Stored data
══════════════════════════════

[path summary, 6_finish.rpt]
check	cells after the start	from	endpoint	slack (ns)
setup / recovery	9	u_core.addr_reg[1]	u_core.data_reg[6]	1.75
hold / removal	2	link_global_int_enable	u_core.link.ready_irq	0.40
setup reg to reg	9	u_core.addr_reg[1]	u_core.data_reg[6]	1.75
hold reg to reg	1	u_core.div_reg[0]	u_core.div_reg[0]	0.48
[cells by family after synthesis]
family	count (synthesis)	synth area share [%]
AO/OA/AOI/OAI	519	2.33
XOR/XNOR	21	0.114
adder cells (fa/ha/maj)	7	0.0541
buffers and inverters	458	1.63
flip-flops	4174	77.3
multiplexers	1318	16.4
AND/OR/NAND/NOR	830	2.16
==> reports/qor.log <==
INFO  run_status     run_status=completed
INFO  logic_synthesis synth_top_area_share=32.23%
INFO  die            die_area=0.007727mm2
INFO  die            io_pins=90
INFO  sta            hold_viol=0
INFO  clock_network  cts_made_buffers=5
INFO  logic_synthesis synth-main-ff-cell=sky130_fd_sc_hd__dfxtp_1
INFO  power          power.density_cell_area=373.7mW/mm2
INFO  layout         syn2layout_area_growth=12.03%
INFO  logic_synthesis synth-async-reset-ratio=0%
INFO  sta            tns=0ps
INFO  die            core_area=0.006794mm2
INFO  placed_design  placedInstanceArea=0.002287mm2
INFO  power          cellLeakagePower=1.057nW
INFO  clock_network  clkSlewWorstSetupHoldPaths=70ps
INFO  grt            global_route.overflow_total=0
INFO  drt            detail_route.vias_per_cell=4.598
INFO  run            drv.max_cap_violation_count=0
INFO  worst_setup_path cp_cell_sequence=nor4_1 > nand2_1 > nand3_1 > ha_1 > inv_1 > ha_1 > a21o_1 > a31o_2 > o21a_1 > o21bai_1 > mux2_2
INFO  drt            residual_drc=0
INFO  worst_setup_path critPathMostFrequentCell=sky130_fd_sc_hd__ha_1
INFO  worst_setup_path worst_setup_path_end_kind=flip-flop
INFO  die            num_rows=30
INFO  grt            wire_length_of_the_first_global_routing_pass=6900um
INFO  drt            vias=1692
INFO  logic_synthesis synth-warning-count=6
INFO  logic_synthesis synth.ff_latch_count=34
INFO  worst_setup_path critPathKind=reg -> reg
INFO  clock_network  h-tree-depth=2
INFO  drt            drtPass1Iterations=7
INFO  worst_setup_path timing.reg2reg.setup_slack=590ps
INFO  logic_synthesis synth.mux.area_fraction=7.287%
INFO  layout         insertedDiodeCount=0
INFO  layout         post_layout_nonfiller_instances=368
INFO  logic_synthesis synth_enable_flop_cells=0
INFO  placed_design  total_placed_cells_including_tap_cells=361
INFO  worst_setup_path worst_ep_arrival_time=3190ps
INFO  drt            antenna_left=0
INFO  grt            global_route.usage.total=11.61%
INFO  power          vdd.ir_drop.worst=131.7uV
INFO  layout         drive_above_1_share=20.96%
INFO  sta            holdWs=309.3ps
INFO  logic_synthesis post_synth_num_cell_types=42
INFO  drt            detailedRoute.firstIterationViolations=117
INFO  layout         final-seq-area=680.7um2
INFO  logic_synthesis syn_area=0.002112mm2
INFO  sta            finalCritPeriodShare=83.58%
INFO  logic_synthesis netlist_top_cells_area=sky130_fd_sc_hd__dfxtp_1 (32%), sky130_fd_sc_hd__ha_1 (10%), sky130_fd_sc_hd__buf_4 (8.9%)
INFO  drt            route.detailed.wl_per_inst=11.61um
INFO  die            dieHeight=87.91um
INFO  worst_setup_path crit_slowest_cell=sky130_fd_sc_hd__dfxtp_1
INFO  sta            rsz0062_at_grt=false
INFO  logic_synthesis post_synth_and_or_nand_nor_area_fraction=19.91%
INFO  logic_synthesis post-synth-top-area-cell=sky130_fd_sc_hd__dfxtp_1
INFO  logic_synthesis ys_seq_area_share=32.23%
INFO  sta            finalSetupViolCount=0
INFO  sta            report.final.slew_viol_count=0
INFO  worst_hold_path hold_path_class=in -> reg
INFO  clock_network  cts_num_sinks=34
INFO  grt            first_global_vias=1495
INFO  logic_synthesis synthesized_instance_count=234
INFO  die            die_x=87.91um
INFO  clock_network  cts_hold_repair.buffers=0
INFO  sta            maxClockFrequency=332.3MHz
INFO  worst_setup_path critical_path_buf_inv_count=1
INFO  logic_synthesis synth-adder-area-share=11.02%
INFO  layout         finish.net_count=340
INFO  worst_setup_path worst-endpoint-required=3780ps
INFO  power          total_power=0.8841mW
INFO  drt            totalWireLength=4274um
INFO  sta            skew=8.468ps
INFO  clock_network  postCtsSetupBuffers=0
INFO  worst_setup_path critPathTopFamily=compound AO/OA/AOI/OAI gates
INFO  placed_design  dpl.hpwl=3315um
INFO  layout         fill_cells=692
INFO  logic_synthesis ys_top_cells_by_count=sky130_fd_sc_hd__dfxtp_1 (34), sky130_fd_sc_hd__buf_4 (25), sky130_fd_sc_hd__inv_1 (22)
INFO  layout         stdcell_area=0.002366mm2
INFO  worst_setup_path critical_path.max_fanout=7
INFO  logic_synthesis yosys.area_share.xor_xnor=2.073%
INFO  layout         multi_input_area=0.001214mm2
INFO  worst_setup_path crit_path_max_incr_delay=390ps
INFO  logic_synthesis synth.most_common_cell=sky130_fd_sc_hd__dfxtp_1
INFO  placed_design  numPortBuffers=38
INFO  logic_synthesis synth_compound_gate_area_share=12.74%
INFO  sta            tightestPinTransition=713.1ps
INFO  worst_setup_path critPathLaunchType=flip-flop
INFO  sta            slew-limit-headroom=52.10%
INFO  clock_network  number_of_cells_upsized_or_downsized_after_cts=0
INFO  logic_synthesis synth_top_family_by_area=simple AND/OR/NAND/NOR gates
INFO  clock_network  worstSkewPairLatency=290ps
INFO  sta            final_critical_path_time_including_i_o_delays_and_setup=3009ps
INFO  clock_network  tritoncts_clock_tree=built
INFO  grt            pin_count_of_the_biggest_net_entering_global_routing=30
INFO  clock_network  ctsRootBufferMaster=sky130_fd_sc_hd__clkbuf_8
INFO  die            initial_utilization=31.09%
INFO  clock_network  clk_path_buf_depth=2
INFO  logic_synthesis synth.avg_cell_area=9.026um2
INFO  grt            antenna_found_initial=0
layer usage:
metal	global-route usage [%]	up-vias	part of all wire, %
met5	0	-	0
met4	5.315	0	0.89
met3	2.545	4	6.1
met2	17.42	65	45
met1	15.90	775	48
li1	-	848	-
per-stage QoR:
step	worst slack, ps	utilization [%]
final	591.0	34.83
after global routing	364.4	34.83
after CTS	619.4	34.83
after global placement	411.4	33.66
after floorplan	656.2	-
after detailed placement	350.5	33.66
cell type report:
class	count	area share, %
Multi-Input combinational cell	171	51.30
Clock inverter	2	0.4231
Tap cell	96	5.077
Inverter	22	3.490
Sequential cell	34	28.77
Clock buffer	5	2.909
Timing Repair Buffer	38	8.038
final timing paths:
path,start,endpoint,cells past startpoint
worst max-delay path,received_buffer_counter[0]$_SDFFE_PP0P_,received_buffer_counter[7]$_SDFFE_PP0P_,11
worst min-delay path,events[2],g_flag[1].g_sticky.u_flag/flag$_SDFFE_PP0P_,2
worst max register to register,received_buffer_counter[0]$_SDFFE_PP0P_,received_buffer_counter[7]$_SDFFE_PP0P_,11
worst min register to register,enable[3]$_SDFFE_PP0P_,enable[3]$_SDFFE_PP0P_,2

══════════════════════════════

Determine how many lines of the records contain the word "register". Reply with the number by itself.

2